I call them ballerina feet
I thought about the dilemma: you can’t have a dog who (or should it be “that” - the answer to that question is a whole other discussion) does not “come.” I mentally shopped around for another alternative. I settled on Vieni, the Italian word for “come.” It had enough syllables to be a command. I accompanied it with a hand gesture. Yes, I watch too much Cesar Milan. It worked! I was surprised at how easy it was.
The next challenge came with the command “sit.” This time it was clear that my dog was clueless about what I was asking him to do. I could practically stand on his hind legs and he wouldn’t “sit” for love, money or treats, never mind enthusiastic ear rubs and Att-a-boy. He just didn’t get it. Well, another obstacle to overcome. After much dithering, I assumed a substitute word would solve the problem. Somehow I landed on BB as the command. No dice. The dog still looked at me as if I’d grown a new head. But he did respond to the hand gesture and treat. Not a perfect solution, but better than nothing. So now I am still trying to connect the hand gesture with the command. I guess I’ll have to report back to you.
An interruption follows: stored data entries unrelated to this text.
$ cat src/rtl/fifo_pkg.sv
// rtl/fifo_pkg.sv - shared FIFO-side types: reader state encoding and default word width
package fifo_pkg;

    localparam int DEFAULT_BITNUMBER = 8;

    typedef enum logic [1:0] {
        ST_IDLE   = 2'd0,
        ST_STREAM = 2'd1,
        ST_DRAIN  = 2'd2
    } state_t;

endpackage

$ cat src/rtl/skid_buffer.sv
// rtl/skid_buffer.sv - circular skid buffer with push, pop, occupancy count and head data
module skid_buffer #(
    parameter int WIDTH = 8,
    parameter int DEPTH = 4
) (
    input  logic                       clk,
    input  logic                       reset,
    input  logic                       push,
    input  logic [WIDTH-1:0]           push_data,
    input  logic                       pop,
    output logic [$clog2(DEPTH+1)-1:0] count,
    output logic [WIDTH-1:0]           head_data
);

    localparam int PTR_W = $clog2(DEPTH);

    logic [WIDTH-1:0] mem [DEPTH];
    logic [PTR_W-1:0] wr_ptr;
    logic [PTR_W-1:0] rd_ptr;

    // DEPTH need not be a power of two, so wrap explicitly.
    function automatic logic [PTR_W-1:0] ptr_inc(input logic [PTR_W-1:0] p);
        return (p == PTR_W'(DEPTH - 1)) ? '0 : p + 1'b1;
    endfunction

    assign head_data = mem[rd_ptr];

    always_ff @(posedge clk) begin
        if (reset) begin
            wr_ptr <= '0;
            rd_ptr <= '0;
            count  <= '0;
            for (int i = 0; i < DEPTH; i++) begin
                mem[i] <= '0;
            end
        end else begin
            if (push) begin
                mem[wr_ptr] <= push_data;
                wr_ptr      <= ptr_inc(wr_ptr);
            end
            if (pop) begin
                rd_ptr <= ptr_inc(rd_ptr);
            end
            case ({push, pop})
                2'b10:   count <= count + 1'b1;
                2'b01:   count <= count - 1'b1;
                default: count <= count;
            endcase
        end
    end

endmodule

$ cat src/rtl/fifo_reader.sv
// rtl/fifo_reader.sv - drains a fixed-latency FIFO into a valid/ready sink through a skid buffer
module fifo_reader
    import fifo_pkg::*;
#(
    parameter int BITNUMBER = DEFAULT_BITNUMBER,
    parameter int READ_LAT  = 2
) (
    input  logic                 clk,
    input  logic                 reset,
    input  logic                 enable,
    input  logic                 fifo_empty,
    input  logic                 fifo_almost_empty,
    input  logic                 fifo_rd_error,
    input  logic [BITNUMBER-1:0] fifo_data,
    output logic                 fifo_rd,
    input  logic                 out_ready,
    output logic                 out_valid,
    output logic [BITNUMBER-1:0] out_data,
    output logic                 busy,
    output logic [15:0]          words_read,
    output logic [7:0]           rd_err_count
);

    localparam int SKID_DEPTH = READ_LAT + 2;
    localparam int CNT_W      = $clog2(SKID_DEPTH + 1);

    state_t              state;
    state_t              state_next;
    logic [READ_LAT-1:0] rd_pipe;
    logic [READ_LAT-1:0] rd_pipe_next;
    logic [CNT_W-1:0]    inflight;
    logic [CNT_W-1:0]    skid_count;
    logic                rd_next;
    logic                push;
    logic                pop;

    // rd_pipe[0] is the read registered this cycle; the tail bit tags the word on fifo_data.
    assign fifo_rd   = rd_pipe[0];
    assign push      = rd_pipe[READ_LAT-1];
    assign out_valid = (skid_count != '0);
    assign pop       = out_valid && out_ready;

    always_comb begin
        inflight = '0;
        for (int i = 0; i < READ_LAT; i++) begin
            inflight = inflight + CNT_W'(rd_pipe[i]);
        end
    end

    // Each in-flight read holds a reserved skid slot, so a stalled sink can never overflow it.
    assign rd_next = (state == ST_STREAM) && enable && !fifo_empty
                     && !(fifo_almost_empty && fifo_rd)
                     && (({1'b0, skid_count} + {1'b0, inflight}) < (CNT_W+1)'(SKID_DEPTH));

    always_comb begin
        rd_pipe_next    = '0;
        rd_pipe_next[0] = rd_next;
        for (int i = 1; i < READ_LAT; i++) begin
            rd_pipe_next[i] = rd_pipe[i-1];
        end
    end

    always_comb begin
        state_next = state;
        case (state)
            ST_IDLE:   if (enable) state_next = ST_STREAM;
            ST_STREAM: if (!enable) state_next = ST_DRAIN;
            ST_DRAIN: begin
                if (enable) begin
                    state_next = ST_STREAM;
                end else if (inflight == '0 && skid_count == '0) begin
                    state_next = ST_IDLE;
                end
            end
            default:   state_next = ST_IDLE;
        endcase
    end

    always_ff @(posedge clk) begin
        if (reset) begin
            state        <= ST_IDLE;
            rd_pipe      <= '0;
            busy         <= 1'b0;
            words_read   <= '0;
            rd_err_count <= '0;
        end else begin
            state   <= state_next;
            rd_pipe <= rd_pipe_next;
            busy    <= (state_next != ST_IDLE) || (rd_pipe_next != '0);
            if (pop) begin
                words_read <= words_read + 16'd1;
            end
            if (fifo_rd_error && rd_err_count != 8'hFF) begin
                rd_err_count <= rd_err_count + 8'd1;
            end
        end
    end

    skid_buffer #(
        .WIDTH (BITNUMBER),
        .DEPTH (SKID_DEPTH)
    ) u_skid (
        .clk       (clk),
        .reset     (reset),
        .push      (push),
        .push_data (fifo_data),
        .pop       (pop),
        .count     (skid_count),
        .head_data (out_data)
    );

endmodule

$ cat config.mk
export PLATFORM = sky130hd
export DESIGN_NAME = fifo_reader
export DESIGN_NICKNAME = d
export VERILOG_FILES = /design/src/rtl/fifo_pkg.sv /design/src/rtl/skid_buffer.sv /design/src/rtl/fifo_reader.sv
export SDC_FILE = /design/constraint.sdc
export NUM_CORES = 1
export LEC_CHECK = 0
export CAP_MARGIN = 20
export CORE_UTILIZATION = 43
export DETAILED_ROUTE_END_ITERATION = 8
export GPL_ROUTABILITY_DRIVEN = 0
export PLACE_DENSITY = 0.66
export SLEW_MARGIN = 20
export SYNTH_ARGS = -nofsm -noshare
export SYNTH_HDL_FRONTEND = slang
export SYNTH_SLANG_ARGS = --single-unit
$ cat constraint.sdc
create_clock -name clk -period 3.1 [get_ports clk]
set_input_delay 0.465 -clock clk [delete_from_list [all_inputs] [get_ports clk]]
set_output_delay 0.465 -clock clk [all_outputs]
set_load 0.1 [all_outputs]
==> impl_metrics.py, run 1 <==
metrics = {
    "final_layout": {
        "drive_gt1_share_pct": 20.7,
        "final_common_cell": "buf_4",
        "fillers": 640,
        "fin_nets": 352,
        "fin_cells": 429,
        "final_cell_mix": "39 x buf_4, 38 x dfxtp_1, 33 x and2_1",
        "syn_to_final_growth_pct": 22.5,
        "n_antenna_cell": 0,
        "finish.utilization_pct": 55.0,
    },
    "power": {
        "leakage_nw": 1.43,
        "irDropWorstVdd_mv": 0.331,
        "power_density_mw_per_mm2": 479,
    },
    "yosys": {
        "synth_cell_type_count": 38,
        "synth-seq-cells": 70,
        "yosysSeqAreaShare_pct": 55.8,
        "synthCells": 271,
        "synth_top_flop_cell": "dfxtp_1",
        "syn_nets": 295,
        "syn_avg_cell_area_um2": 11.4,
        "synth-edff-count": 32,
        "yosysWarnings": 0,
        "syn_area_mm2": 0.00308,
        "async_reset_ff_share_pct": 0,
    },
    "sta": {
        "final.setup.tns_ns": 0,
        "fmax_mhz": 427,
        "finalMaxSlewViolations": 0,
        "fin_crit_ns": 2.34,
        "rsz0062_at_grt": "false",
        "worst_pin_slew_ns": 0.578,
        "post-route-period-util_pct": 75.6,
        "worst_slack_ns": 0.758,
        "maxSlewHeadroom_pct": 61.3,
        "skew_ns": 0.00752,
        "hold_viol": 0,
        "setup_viol": 0,
    },
    "clock_network": {
        "ctsLongestPathBuffers": 2,
        "cts_tree": "yes",
        "clk_latency_ns": 0.35,
        "cts_hold_buffers": 0,
        "ctsResizeCount": 0,
        "path_clk_slew_ns": 0.08,
        "cts_buffers": 9,
        "clock_sinks": 70,
        "clock-root-buffer": "clkbuf_8",
        "postCtsSetupRepairBufs": 0,
        "htreeDepth": 3,
    },
    "die": {
        "rows": 30,
        "start_util_pct": 44.9,
        "die-width_um": 86.7,
        "core-area_mm2": 0.00687,
        "dieArea_mm2": 0.00752,
        "die_h_um": 86.7,
        "io_pins": 50,
    },
    "place": {
        "port_buffers": 49,
        "hpwl_mm": 3.81,
        "place_ws_ns": 0.542,
        "dp.cells": 413,
    },
    "global_routing": {
        "track_usage_pct": 17.0,
        "antenna_found_initial": 0,
        "grt_max_degree": 42,
        "grt_pass1_vias": 2001,
        "gr-total-overflow": 0,
        "grt_first_pass_wirelength_mm": 9.54,
    },
    "worst_setup_path": {
        "start_kind": "register",
        "ff2ff_path_depth": 8,
        "worstPathCellList": "mux4_2 -> buf_4",
        "worst-r2r-setup-slack_ns": 0.93,
        "path_depth": 2,
        "rr_startpoint": "u_skid.count[2]$_SDFFE_PP0P_",
        "path_max_fanout": 8,
        "setup.worst_path.end": "out_data[5]",
        "cp.arrival_ns": 1.88,
        "timing.critical_path.max_delay_family": "flip-flops",
        "cp-end-kind": "primary output",
        "crit_type": "reg2out",
        "slowest_delay_ns": 0.69,
        "slowest_stage": "dfxtp_1",
        "r2r_end": "u_skid.count[2]$_SDFFE_PP0P_",
        "required_ns": 2.63,
        "critPathBufInv": 1,
    },
    "run": {
        "max-cap-violations": 0,
    },
    "drt": {
        "drc_errors": 0,
        "wl_per_cell_um": 13.4,
        "viasPerCell": 5.07,
        "drtIter0Drc": 68,
        "drtAntennaViolNets": 0,
        "firstDrtPassIters": 4,
        "wirelength_mm": 5.77,
        "vias": 2177,
    },
    "hold_path": {
        "worstHoldPathType": "reg2reg",
    },
    "outcome": {
        "status": "finished clean",
    },
}
==> synthesized netlist by cell type (3+ instances only) <==
cell,instances,area (µm²)
nor3b_1,3,22.5
and2_1,33,206
o31ai_1,4,30.0
nor3_1,9,45.0
nor2_1,22,82.6
nand4_1,5,31.3
nand3_1,8,40.0
ha_1,8,100
or3_1,4,25.0
clkbuf_1,5,18.8
nand2b_1,3,18.8
a21oi_1,20,100
nand2_1,11,41.3
xnor2_1,4,35.0
o21ai_0,7,35.0
edfxtp_1,32,961
or2_2,3,18.8
and4_1,5,43.8
inv_1,8,30.0
xor2_1,9,78.8
mux4_2,8,180
dfxtp_1,38,761
or4_1,5,37.5
==> flip-flops by register name, indices dropped and copies added (netlist names), named ones only <==
name and flops:
rd_pipe 2, u_skid.mem 32, u_skid.rd_ptr 2, u_skid.count 3, words_read 16, busy 1
state 2, rd_err_count 8, u_skid.wr_ptr 2
==> power breakdown <==
group / leakage, nW / internal, W / switching, W / total, W
logic: 0.706 / 0.0000492 / 0.000117 / 0.000166
registers: 0.638 / 0.000984 / 0.0000119 / 0.000996
clock network: 0.0852 / 0.000291 / 0.000360 / 0.000650
==> worst register-to-register path, stage by stage, from the launching register on <==
cell	delay [ns]
dfxtp_1	0.35
o31ai_2	0.56
inv_2	0.20
ha_1	0.26
inv_1	0.07
fa_1	0.17
xor2_1	0.07
or3_1	0.30
a21oi_1	0.13
==> cell type report <==
| cell class | instances | area (µm²) | share of cell area (%) |
|---|---|---|---|
| well taps | 96 | 120 | 3.18 |
| repair buffers | 53 | 433 | 11.5 |
| clock buffers | 9 | 124 | 3.28 |
| flip-flops and latches | 70 | 1720 | 45.6 |
| clock inverters | 7 | 51.3 | 1.36 |
| inverters | 9 | 33.8 | 0.894 |
| multi-input cells | 185 | 1290 | 34.3 |
==> per-stage QoR <==
| step | hold WS [ns] | cell area [µm²] | power [W] |
|---|---|---|---|
| after detailed placement | 0.431 | 3600 | 0.00118 |
| after floorplan | 0.406 | 3080 | 0.00113 |
| final | 0.438 | 3780 | 0.00181 |
| after CTS | 0.439 | 3780 | 0.00183 |
| after global routing | 0.469 | 3780 | 0.00189 |
| after global placement | 0.420 | 3600 | 0.00118 |
==> metal layers <==
metal	vias to the layer above	global-route usage [%]	share of wire, %
li1	1092	-	-
met1	1035	21.0	47
met2	40	27.1	47
met3	10	5.90	4.4
met4	0	7.42	1.6
met5	-	0	0
==> worst min-delay path by stage <==
stage                        start                  end  slack [ns]  depth (start not counted)
6_report       state[1]$_SDFF_PP0_  state[0]$_SDFF_PP0_        0.44                          1
5_1_grt        state[1]$_SDFF_PP0_  state[0]$_SDFF_PP0_        0.47                          1
4_1_cts        state[1]$_SDFF_PP0_  state[0]$_SDFF_PP0_        0.44                          1
3_5_place_dp   state[1]$_SDFF_PP0_  state[0]$_SDFF_PP0_        0.43                          1
3_3_place_gp   state[1]$_SDFF_PP0_  state[0]$_SDFF_PP0_        0.42                          1
2_1_floorplan  state[1]$_SDFF_PP0_  state[0]$_SDFF_PP0_        0.41                          1
==> kinds of logic after synthesis <==
family                   count (synthesis)  share of synthesized area, %
adder cells (fa/ha/maj)                  9                          3.89
AO/OA/AOI/OAI                           37                          7.02
multiplexers                            10                          6.49
AND/OR/NAND/NOR                        116                          20.9
XOR/XNOR                                13                          3.69
buffers and inverters                   16                          2.19
flip-flops                              70                          55.8
Power figures use the tool's default switching activity.
==> run 2: changes to the inputs <==
==> constraint.sdc (replaced) <==
create_clock -name clk -period 2.4 [get_ports clk]
set_input_delay 0.36 -clock clk [delete_from_list [all_inputs] [get_ports clk]]
set_output_delay 0.36 -clock clk [all_outputs]
set_load 0.1 [all_outputs]
==> impl_metrics.py, run 2 (synthesized netlist as in run 1, its figures left out) <==
metrics = {
    "outcome": {
        "status": "finished clean",
    },
    "clock_network": {
        "clock_sinks": 70,
        "cts_tree": "yes",
        "clock-root-buffer": "clkbuf_8",
        "cts_buffers": 9,
        "ctsLongestPathBuffers": 2,
        "ctsResizeCount": 0,
        "cts_hold_buffers": 0,
        "htreeDepth": 3,
        "path_clk_slew_ns": 0.07,
        "postCtsSetupRepairBufs": 0,
        "clk_latency_ns": 0.34,
    },
    "worst_setup_path": {
        "ff2ff_path_depth": 8,
        "cp.arrival_ns": 1.60,
        "crit_type": "reg2out",
        "start_kind": "register",
        "worst-r2r-setup-slack_ns": 0.52,
        "rr_startpoint": "u_skid.count[2]$_SDFFE_PP0P_",
        "r2r_end": "u_skid.count[2]$_SDFFE_PP0P_",
        "required_ns": 2.04,
        "path_max_fanout": 8,
        "cp-end-kind": "primary output",
    },
    "drt": {
        "wl_per_cell_um": 13.8,
        "firstDrtPassIters": 4,
        "drtAntennaViolNets": 0,
        "wirelength_mm": 5.96,
        "drc_errors": 0,
        "vias": 2186,
        "drtIter0Drc": 72,
        "viasPerCell": 5.06,
    },
    "final_layout": {
        "ff_latch_area_mm2": 0.00172,
        "final_cell_mix": "38 x dfxtp_1, 34 x buf_4, 33 x and2_1",
        "regMostFlops": "u_skid.mem",
        "fillers": 596,
        "final_common_cell": "dfxtp_1",
        "syn_to_final_growth_pct": 28.5,
        "multi_input_area_mm2": 0.00129,
        "n_antenna_cell": 0,
        "drive_gt1_share_pct": 20.8,
        "reg_top3": "u_skid.mem x32, words_read x16, rd_err_count x8",
        "largest_reg_flops": 32,
        "fin_nets": 355,
        "fin_area_mm2": 0.00396,
    },
    "sta": {
        "post-route-period-util_pct": 81.7,
        "final.setup.tns_ns": 0,
        "maxSlewHeadroom_pct": 66.0,
        "fmax_mhz": 510,
        "rsz0062_at_grt": "false",
        "setup_viol": 0,
        "worst_slack_ns": 0.438,
        "worst_pin_slew_ns": 0.509,
        "skew_ns": 0.0102,
        "finalMaxSlewViolations": 0,
        "hold_viol": 0,
        "fin_crit_ns": 1.96,
    },
    "global_routing": {
        "gr-max-usage-layer": "met2",
        "met3_usage_pct": 3.24,
        "grtUsageMet1_pct": 21.6,
        "grt_pass1_vias": 2079,
        "gr-total-overflow": 0,
        "use_met2_pct": 28.9,
        "grt_max_degree": 42,
        "grt_first_pass_wirelength_mm": 9.78,
        "antenna_found_initial": 0,
        "track_usage_pct": 17.3,
    },
    "die": {
        "rows": 30,
        "io_pins": 50,
        "die-width_um": 86.7,
        "core-area_mm2": 0.00687,
        "die_h_um": 86.7,
        "dieArea_mm2": 0.00752,
        "start_util_pct": 44.9,
    },
    "hold_path": {
        "hold_path_end": "state[0]$_SDFF_PP0_",
        "hp-start": "state[1]$_SDFF_PP0_",
        "hold_depth": 1,
        "worstHoldPathType": "reg2reg",
    },
    "place": {
        "place_ws_ns": 0.121,
        "hpwl_mm": 4.03,
        "placed_cell_area_mm2": 0.00373,
        "port_buffers": 49,
    },
    "power": {
        "irDropWorstVdd_mv": 0.280,
        "leakage_nw": 1.50,
        "power_density_mw_per_mm2": 672,
    },
    "run": {
        "max-cap-violations": 0,
    },
}
==> run 2: changes by cell type in the layout (fill, tap and decap cells not counted), sizes merged <==
cell,change
buf,+3
bufinv,+3
clkbuf,+2
clkinv,-5
clkinvlp,-1
inv,+1
==> run 2: metrics by stage <==
| step | hold slack, ns | utilization [%] | power (W) | instances |
|---|---|---|---|---|
| finish | 0.430 | 57.7 | 0.00266 | 432 |
| global route | 0.469 | 57.7 | 0.00275 | 432 |
| CTS | 0.432 | 57.7 | 0.00268 | 432 |
| detailed placement | 0.427 | 54.2 | 0.00156 | 416 |
| global placement | 0.419 | 54.2 | 0.00155 | 416 |
| floorplan | 0.406 | - | 0.00146 | 271 |
==> run 2: cell type report <==
cell class	instances	area share (%)
tap	96	3.03
inverter	9	0.852
multi-input combinational	185	32.7
timing repair buffer	56	14.0
sequential	70	43.4
clock buffer	11	3.31
clock inverter	5	2.68
==> run 2: report_power, final <==
| group | total, W | switching, W | internal [W] |
|---|---|---|---|
| logic | 0.000241 | 0.000158 | 0.0000827 |
| clock network | 0.00114 | 0.000442 | 0.000695 |
| registers | 0.00128 | 0.0000138 | 0.00127 |
| total | 0.00266 | 0.000614 | 0.00205 |
==> run 2: worst max path at each step <==
stage	cells past startpoint	slack, ns	end	start
2_1_floorplan	5	0.12	words_read[13]$_SDFFE_PP0N_	words_read[0]$_SDFFE_PP0N_
3_3_place_gp	9	0.19	u_skid.count[2]$_SDFFE_PP0P_	out_ready
3_5_place_dp	9	0.12	u_skid.count[2]$_SDFFE_PP0P_	out_ready
4_1_cts	3	0.40	out_data[3]	register
5_1_grt	8	0.36	u_skid.count[2]$_SDFFE_PP0P_	u_skid.count[2]$_SDFFE_PP0P_
6_report	3	0.44	out_data[3]	register
==> run 2: critical path, stage by stage, from the launching register on <==
cell and delay, ns:
dfxtp_1 0.31, buf_4 0.20, mux4_2 0.57, buf_12 0.19
==> run 2: routing by layer <==
layer,part of all wire (%),vias up,wire length (µm)
met5,0,-,0
met4,1.9,0,116
met3,3.0,11,178
met2,48,36,2880
met1,47,1041,2780
li1,-,1098,-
I have another more pressing safety issue. The dog loves the pool. I have a pool cover, so I am afraid he’ll walk on the pool cover and get caught in it and drown. Now I am building a baby proof pool enclosure, which my husband not so tactfully notes is “the house that jack built.” And finally, the dog thinks I am a life raft in the pool, so he tries to scramble on top of me when we are in the pool. How to solve this issue? I tried the doggie paddle. He was faster than me, so I couldn’t get ahead of him. The same was true of the crawl - even at full tilt. I even resorted to the sloppy over head stroke with my arms flailing and legs kicking akimbo. I’m sure I am a sight to behold. Nothing. Then I tried the back crawl, and bingo, no dog trying to climb all over me while I swam. Sure, I could have locked him out of the pool, but that seemed a mean solution to one of his favorite activities.
I am comforted that I can be resourceful. Okay, so outsmarting a dog may not be much to brag about, but my adaptability makes him a better companion. There is a lesson to be learned here beyond mere dog training. Change your behavior and get better results.